Pharming: Rather than tricking users into clicking a malicious link, pharming manipulates DNS or local configuration to redirect them to a fraudulent site automatically — even when they type a legitimate URL directly. Two primary methods:
- Compromising DNS servers to return malicious IP addresses for legitimate domain names.
- Modifying the victim's local
hostsfile to point domains at attacker-controlled IPs. - Installing malware that alters browser or network settings to reroute traffic.
Pharming requires no action from the victim beyond opening their browser. The redirect happens invisibly.
Cross-Site Scripting (XSS)
XSS exploits a vulnerability in how a web application handles user-supplied input. If the application fails to sanitize inputs, an attacker can inject JavaScript that runs in other users' browsers.
Reflected XSS: The attacker crafts a malicious URL containing JavaScript as a query parameter. When a victim clicks the link, the server reflects that input back in the response without sanitizing it, and the browser executes it. A common use is to exfiltrate session cookies by encoding a script that sends the victim's cookies to an attacker-controlled server. The attacker then replays that cookie value to impersonate the victim — this is session hijacking.
Stored XSS: The attacker injects malicious JavaScript into a form field that gets stored in the application's database — a comment field on a forum, a user profile, a message inbox. Every user who loads that content subsequently executes the injected script in their browser without any interaction with the attacker.
Prevention:
- Output encoding: When user-supplied data is rendered back in HTML, encode it so characters like
<script>are displayed as literal text rather than parsed as HTML. - Input sanitization: Validate and sanitize all user-supplied input. Special characters like
<,>, and"should be handled as data, not markup. - Content Security Policy (CSP): A response header that tells the browser which domains are allowed to load scripts, styles, and other resources. Scripts from unlisted sources are blocked.
- HTTP-only flag on cookies: Prevents JavaScript from accessing cookies via
document.cookie, blocking cookie theft even if a script is injected successfully. - Security awareness training.
SQL Injection
SQL injection attacks a web application's database by inserting malicious SQL commands into input fields. If the application passes user input directly into a SQL query without validation, the attacker's input becomes part of the query itself.

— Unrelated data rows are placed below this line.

**src/rtl/calc_pkg.sv**
```systemverilog
// Shared decode constants and types for the SIMPLE-style ALU.
// Imported by the ALU top and its barrel shifter.
package calc_pkg;

    localparam logic [1:0] OP1_ALU = 2'b11;

    localparam logic [3:0] OP_ADD = 4'b0000;
    localparam logic [3:0] OP_SUB = 4'b0001;
    localparam logic [3:0] OP_AND = 4'b0010;
    localparam logic [3:0] OP_OR  = 4'b0011;
    localparam logic [3:0] OP_XOR = 4'b0100;
    localparam logic [3:0] OP_CMP = 4'b0101;
    localparam logic [3:0] OP_MOV = 4'b0110;
    localparam logic [3:0] OP_SLL = 4'b1000;
    localparam logic [3:0] OP_SLR = 4'b1001;
    localparam logic [3:0] OP_SRL = 4'b1010;
    localparam logic [3:0] OP_SRA = 4'b1011;
    localparam logic [3:0] OP_IN  = 4'b1100;
    localparam logic [3:0] OP_OUT = 4'b1101;
    localparam logic [3:0] OP_HLT = 4'b1111;

    localparam int FLAG_S = 3;
    localparam int FLAG_Z = 2;
    localparam int FLAG_C = 1;
    localparam int FLAG_V = 0;

    // Encoding matches op3[1:0] of the shift opcodes, so decode is a direct cast.
    typedef enum logic [1:0] {
        SH_SLL = 2'b00,
        SH_SLR = 2'b01,
        SH_SRL = 2'b10,
        SH_SRA = 2'b11
    } shift_t;

endpackage

```
**src/rtl/calc_shifter.sv**
```systemverilog
// Combinational barrel shifter/rotator returning the last bit shifted out.
// Shifts run on a double-width vector so the carry falls out of the extension half.
module calc_shifter
    import calc_pkg::*;
#(
    parameter int WIDTH = 16
) (
    input  logic [WIDTH-1:0] value,
    input  logic [3:0]       amount,
    input  shift_t           kind,
    output logic [WIDTH-1:0] shifted,
    output logic             carry
);

    logic [2*WIDTH-1:0] sll_ext;
    logic [2*WIDTH-1:0] srl_ext;
    logic [2*WIDTH-1:0] sra_ext;
    logic [2*WIDTH-1:0] rot_ext;

    // With amount = 0 the extension bit that supplies the carry is always zero.
    assign sll_ext = {{WIDTH{1'b0}}, value} << amount;
    assign srl_ext = {value, {WIDTH{1'b0}}} >> amount;
    assign sra_ext = $signed({value, {WIDTH{1'b0}}}) >>> amount;
    assign rot_ext = {value, value} << amount;

    always_comb begin
        shifted = '0;
        carry   = 1'b0;
        case (kind)
            SH_SLL: begin
                shifted = sll_ext[WIDTH-1:0];
                carry   = sll_ext[WIDTH];
            end
            SH_SLR: begin
                shifted = rot_ext[2*WIDTH-1:WIDTH];
                carry   = (amount != 4'd0) && rot_ext[WIDTH];
            end
            SH_SRL: begin
                shifted = srl_ext[2*WIDTH-1:WIDTH];
                carry   = srl_ext[WIDTH-1];
            end
            SH_SRA: begin
                shifted = sra_ext[2*WIDTH-1:WIDTH];
                carry   = sra_ext[WIDTH-1];
            end
            default: begin
                shifted = '0;
                carry   = 1'b0;
            end
        endcase
    end

endmodule

```
**src/rtl/calc.sv**
```systemverilog
// SIMPLE-style ALU: decodes op3 of an op1=11 instruction, registers result and {S,Z,C,V}.
// Operand b is Rd, a is Rs; one clock of latency, async active-high reset.
module calc
    import calc_pkg::*;
#(
    parameter int WIDTH = 16
) (
    input  logic             clk,
    input  logic             rst,
    input  logic [15:0]      instr,
    input  logic [WIDTH-1:0] a,
    input  logic [WIDTH-1:0] b,
    output logic [WIDTH-1:0] result,
    output logic [3:0]       code
);

    logic [1:0]       op1;
    logic [3:0]       op3;
    logic [3:0]       amount;
    logic [5:0]       unused_regs;
    logic [WIDTH:0]   sum;
    logic [WIDTH:0]   diff;
    logic [WIDTH-1:0] sh_value;
    logic             sh_carry;
    logic [WIDTH-1:0] res_next;
    logic [WIDTH-1:0] flag_src;
    logic             c_next;
    logic             v_next;
    logic             valid;
    logic [3:0]       code_next;

    assign op1         = instr[15:14];
    assign op3         = instr[7:4];
    assign amount      = instr[3:0];
    assign unused_regs = instr[13:8];

    // diff[WIDTH] is the borrow: the widened subtraction wraps iff b < a.
    assign sum  = {1'b0, b} + {1'b0, a};
    assign diff = {1'b0, b} - {1'b0, a};

    calc_shifter #(.WIDTH(WIDTH)) u_shifter (
        .value   (b),
        .amount  (amount),
        .kind    (shift_t'(op3[1:0])),
        .shifted (sh_value),
        .carry   (sh_carry)
    );

    always_comb begin
        res_next = '0;
        flag_src = '0;
        c_next   = 1'b0;
        v_next   = 1'b0;
        valid    = 1'b0;
        if (op1 == OP1_ALU) begin
            valid = 1'b1;
            case (op3)
                OP_ADD: begin
                    res_next = sum[WIDTH-1:0];
                    c_next   = sum[WIDTH];
                    v_next   = (a[WIDTH-1] == b[WIDTH-1]) && (sum[WIDTH-1] != a[WIDTH-1]);
                end
                OP_SUB, OP_CMP: begin
                    res_next = (op3 == OP_CMP) ? b : diff[WIDTH-1:0];
                    c_next   = diff[WIDTH];
                    v_next   = (a[WIDTH-1] != b[WIDTH-1]) && (diff[WIDTH-1] != b[WIDTH-1]);
                end
                OP_AND: res_next = b & a;
                OP_OR:  res_next = b | a;
                OP_XOR: res_next = b ^ a;
                OP_MOV: res_next = a;
                OP_SLL, OP_SLR, OP_SRL, OP_SRA: begin
                    res_next = sh_value;
                    c_next   = sh_carry;
                end
                default: valid = 1'b0;
            endcase
        end
        // CMP keeps b as the result but reports S/Z of the difference.
        flag_src = (op3 == OP_CMP) ? diff[WIDTH-1:0] : res_next;
    end

    always_comb begin
        code_next = 4'b0000;
        if (valid) begin
            code_next[FLAG_S] = flag_src[WIDTH-1];
            code_next[FLAG_Z] = (flag_src == '0);
            code_next[FLAG_C] = c_next;
            code_next[FLAG_V] = v_next;
        end
    end

    always_ff @(posedge clk or posedge rst) begin
        if (rst) begin
            result <= '0;
            code   <= 4'b0000;
        end else begin
            result <= res_next;
            code   <= code_next;
        end
    end

endmodule

```
**config.mk**
```make
export PLATFORM = sky130hd
export DESIGN_NAME = calc
export DESIGN_NICKNAME = d
export VERILOG_FILES = /design/src/rtl/calc_pkg.sv /design/src/rtl/calc_shifter.sv /design/src/rtl/calc.sv
export SDC_FILE = /design/constraint.sdc
export NUM_CORES = 1
export LEC_CHECK = 0
export BUFFER_PORTS_ARGS = -buffer_cell sky130_fd_sc_hd__buf_4
export CORE_UTILIZATION = 61
export DETAILED_ROUTE_END_ITERATION = 7
export PLACE_DENSITY = 0.9
export REMOVE_ABC_BUFFERS = 1
export SKIP_LAST_GASP = 1
export SYNTH_ARGS = -nofsm -noshare
export SYNTH_HDL_FRONTEND = slang
export SYNTH_SLANG_ARGS = --single-unit
```
**constraint.sdc**
```tcl
create_clock -name clk -period 1.2 [get_ports clk]
set_input_delay 0.12 -clock clk [delete_from_list [all_inputs] [get_ports clk]]
set_output_delay 0.12 -clock clk [all_outputs]
set_load 0.005 [all_outputs]
```
==> qor.csv, run 1 <==
stage;metric;value;unit
clock_network;cts_setup_buffers;48;
floorplan;fp.dieW;100;microns
floorplan;rows;35;
synthesis;synth-seq-area-share;8.47;%
synthesis;synth_ff_type;dfrtp_1;
run_status;lastStage;4_1_cts;
synthesis;yosys_warnings;0;
clock_network;hold_buffers;1;
synthesis;synthArstFlopShare;100;%
clock_network;cts_resized;178;
synthesis;synth-seq-cells;20;
clock_network;cts_buffers;3;
synthesis;yosysUniqueCellTypes;81;
clock_network;cts.sinks;20;
synthesis;synthesis.area;5910;sq um
place;io_buffers;63;
floorplan;io_pins;70;
synthesis;avgSynthCellArea;7.58;sq um
clock_network;clockBufferDepth;2;
clock_network;clock-root-buffer;clkbuf_8;
run_status;status;aborted with a tool error;
clock_network;cts.htree.levels;1;
place;hpwl;26.0;mm
floorplan;dieHeight;100;microns
synthesis;syn_inst;779;
place;gp_congestion;1.23;
floorplan;initial_utilization;63.3;%
synthesis;synth_edf_count;0;
run_status;stop_error;[ERROR DPL-0038] Utilization greater than 100%, impossible to legalize;
==> stage by stage <==
step           utilization [%]  area, sq um  setup slack (ns)  hold slack [ns]  std cells
2_1_floorplan                -         5590             -1.84           0.0838        706
3_3_place_gp              94.0         8770             -2.06            0.156       1231
3_5_place_dp              94.0         8770             -2.43            0.171       1231
==> Yosys cell counts, drive strengths merged (5+ instances only) <==
| cell | n | share of area [%] |
|---|---|---|
| o31ai | 10 | 1.3 |
| o22ai | 11 | 1.2 |
| a22oi | 13 | 1.7 |
| nand2b | 14 | 1.5 |
| nor4 | 12 | 1.3 |
| a21oi | 52 | 4.5 |
| or3 | 8 | 0.85 |
| clkbuf | 46 | 2.9 |
| mux4 | 28 | 11 |
| nor3 | 26 | 2.2 |
| o21bai | 7 | 0.95 |
| or4 | 5 | 0.64 |
| ha | 48 | 10 |
| inv | 56 | 3.6 |
| o21ai | 37 | 3.1 |
| a211o | 5 | 0.74 |
| xnor2 | 15 | 2.2 |
| o211ai | 17 | 2.2 |
| nor2 | 72 | 4.6 |
| mux2 | 11 | 2.2 |
| nand2 | 42 | 2.7 |
| dfrtp | 20 | 8.5 |
| nand3 | 15 | 1.3 |
| buf | 27 | 2.4 |
| nor2b | 13 | 1.4 |
| mux2i | 33 | 5.6 |
| a221oi | 13 | 1.9 |
| a31oi | 11 | 1.2 |
| a211oi | 12 | 1.5 |
==> cells by family after synthesis <==
family	after synthesis	share of synthesized area (%)
compound gates	250	29.8
simple gates	238	20.5
buf+inv	130	8.96
mux	72	18.6
fa+ha+maj	50	10.8
flops	20	8.47
xor+xnor	19	2.82
==> inputs of run 2 (changes only) <==
- CORE_UTILIZATION: 61 -> 40
- PLACE_DENSITY: 0.9 -> not set
- PLACE_DENSITY_LB_ADDON: not set -> 0.15
==> qor.csv, run 2 <==
stage;metric;value;unit;change
grt;grt_pass1_wl;45.6;mm;
setup_path;cp_num_buf_inv;3;;
clock_network;clockBufferDepth;2;;unchanged
timing;hold_viol;0;;
grt;antenna_found_initial;0;;
layout;mostFrequentLayoutCells;382 x buf_4, 63 x nor2_1, 41 x buf_6, 40 x inv_1, 39 x nand2_1;;
setup_path;path_class;in -> reg;;
timing;min_period;2.98;ns;
clock_network;cts_buffers;3;;unchanged
synthesis;synth_ff_type;dfrtp_1;;
route;firstDrtPassIters;6;;
power;powerDensity;581;nW/um^2;
setup_path;cp_max_fo;3;;
timing;finalSetupViolCount;20;;
setup_path;arrival;3.17;ns;
route;antenna_left;0;;
min_path;worstHoldPathType;in -> async;;
timing;rsz0062_at_grt;true;;
synthesis;syn_inst;779;;unchanged
setup_path;start_kind;input port;;
floorplan;dieArea;15300;sq um;
place;place_worst_setup_slack;-2.26;ns;+0.174 ns
place;hpwl;23.3;mm;-10%
grt;grt_overflow;0;;
synthesis;yosys.area.top_type_share;10.2;%;unchanged
synthesis;avgSynthCellArea;7.58;sq um;unchanged
layout;nFillCells;1079;;
synthesis;synth_edf_count;0;;unchanged
clock_network;cts.htree.levels;1;;unchanged
place;io_buffers;63;;unchanged
power;peakVddDrop;462;uV;
synthesis;synth_common_cells;72 x nor2_1, 56 x inv_1, 51 x a21oi_1, 48 x ha_1, 46 x clkbuf_1;;
floorplan;fp.dieW;124;microns;+23%
floorplan;dieHeight;124;microns;+23%
synthesis;synthArstFlopShare;100;%;unchanged
route;via_per_inst;6.28;;
setup_path;crit_slowest_cell;a2111o_1;;
layout;top_register;result;;
setup_path;endpoint_kind;flop;;
synthesis;yosys.area.top_type;ha_1;;
synthesis;yosysUniqueCellTypes;81;;unchanged
route;drc_errors;0;;
layout;antenna_cells;0;;
layout;layout_commonest_cell;buf_4;;
synthesis;yosys_warnings;0;;unchanged
flow_run;cap_violations;0;;
route;wl_per_cell;23.2;microns;
layout;largest_reg_flops;16;;
timing;worst_pin_slew;0.624;ns;
clock_network;cts_tree;done;;
timing;max_freq;336;MHz;
timing;slew_headroom;58.3;%;
layout;top_regs;result: 16 flops, code: 4 flops;;
timing;timing.hold.ws;0.450;ns;
synthesis;synthesis.area;5910;sq um;unchanged
layout;final_nets;1259;;
power;leakagePower;4.82;nW;
timing;maxSlewViolCount;0;;
route;num_vias;8424;;
synthesis;synth_area_leaders;ha_1 10%, mux4_2 9.9%, dfrtp_1 8.5%;;
synthesis;synth-seq-area-share;8.47;%;unchanged
place;gp_congestion;1.05;;-15%
setup_path;path_delay_family;compound AO/OA/AOI/OAI gates;;
clock_network;clock-root-buffer;clkbuf_16;;
floorplan;initial_utilization;40.8;%;-23 points
grt;grt_max_degree;23;;
layout;syn2layout_area_growth;82.5;%;
grt;grt_use_total;39.7;%;
floorplan;rows;44;;+26%
floorplan;io_pins;70;;unchanged
clock_network;clkTransAtPathRegs;0.05;ns;
setup_path;cp_cell_sequence;buf_12 > inv_8 > ha_4 > inv_2 > fa_2 > nand2b_4 > a2111o_1 > a21oi_2 > nor3_1 > a211oi_2 > o311ai_2 > or4_1 > or3_4 > nor4b_4 > o211a_1;;
layout;drive_above_1_share;56.0;%;
clock_network;cts.sinks;20;;unchanged
run_status;status;finished, violations left;;
run_status;violations;setup timing;;
grt;grt_pass1_vias;8034;;
route;totalWireLength;31.1;mm;
setup_path;worst_path_largest_cell_delay;0.48;ns;
route;drt-initial-drc-count;1008;;
synthesis;synth-seq-cells;20;;unchanged
synthesis;synth_most_common_cell;nor2_1;;
floorplan;core-area;14500;sq um;
setup_path;required;1.39;ns;
timing;postLayoutSetupSlackWorst;-1.78;ns;
timing;final.period_utilization;248;%;
==> run 2: per-stage QoR <==
step	TNS [ns]	power [W]	instance area (sq um)	utilization, %	cells
after detailed placement	-29.27	0.00451	8940	61.8	1293
after global placement	-29.06	0.00448	8940	61.8	1293
after CTS	-19.85	0.00583	10300	71.2	1328
final	-20.38	0.00627	10800	74.5	1341
after global routing	-21.68	0.00655	10800	74.5	1341
after floorplan	-17.45	0.00232	5590	-	706
==> run 2: worst min-delay path: stages <==
cell and delay [ns]:
dlygate4sd3_1 0.53, buf_4 0.13, inv_1 0.04, buf_4 0.26
==> run 2: worst paths after layout <==
check	from	endpoint	slack, ns	cells after the start
setup / recovery	b[0]	code[2]	-1.78	15
min in group clk	b[15]	code[0]	0.51	5
max in group asynchronous	rst	result[4]	0.55	4
hold / removal	rst	result[14]	0.45	4
==> run 2: metal layers <==
metal | vias to the layer above | wire [microns] | global-route usage [%]
met1 | 4066 | 12800 | 53.0
met3 | 85 | 2750 | 5.72
met2 | 553 | 14300 | 65.0
met5 | - | 0 | 0
li1 | 3720 | - | -
met4 | 0 | 1280 | 13.3
==> run 2: cell families after synthesis <==
logic type | synth area share, %
simple gates | 20.5
buf+inv | 8.96
flops | 8.47
mux | 18.6
xor+xnor | 2.82
fa+ha+maj | 10.8
compound gates | 29.8
==> run 2: final cells by class <==
class                   count  area (sq um)  area share, %
multi-input cells         629          5940           55.0
well taps                 184           230           2.13
repair buffers            448          3800           35.2
clock buffers               3          75.1          0.696
inverters                  57           246           2.29
flip-flops and latches     20           500           4.64
==> run 2: power breakdown <==
part / total [W] / leakage (nW) / internal, W / switching (W)
Combinational: 0.00489 / 4.51 / 0.00246 / 0.00243
Clock: 0.000668 / 0.0370 / 0.000439 / 0.000229
Sequential: 0.000710 / 0.275 / 0.000703 / 0.00000683
==> run 2: repair_timing <==
item | in CTS | in global routing
gates resized for setup | 226 | 75
hold endpoints to repair | 20 | 0
endpoints found under the setup margin | 20 | 20
setup buffers | 37 | 25
pin swaps | 72 | 61
hold buffers | 1 | 0
gates cloned | 1 | 1
No activity file was read; power rests on OpenSTA's default activity.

A classic example: a login form that constructs a query like SELECT * FROM users WHERE username = '[input]'. If the attacker enters ' OR 1=1; -- as the username, the query becomes SELECT * FROM users WHERE username = '' OR 1=1; --. The 1=1 condition is always true, the -- comments out the rest of the query, and the attacker bypasses authentication entirely.
Beyond authentication bypass, SQL injection can dump entire tables, modify or delete records, and in some configurations execute OS commands.
Prevention:
Parameterized queries (prepared statements): The query structure is defined before any user input is supplied. Input is passed as a parameter and treated as data, never as executable SQL code.
cursor.execute("SELECT * FROM users WHERE username = ? AND password = ?", (username, password))
Stored procedures: Precompiled SQL logic stored in the database itself. User input is passed as parameters into predefined logic rather than being concatenated into queries.
Input validation: Limit input to expected formats where possible, such as numbers, dates, known enum values, or allowed character sets. Do not rely on blocking SQL metacharacters as the main defense; parameterized queries are the main defense.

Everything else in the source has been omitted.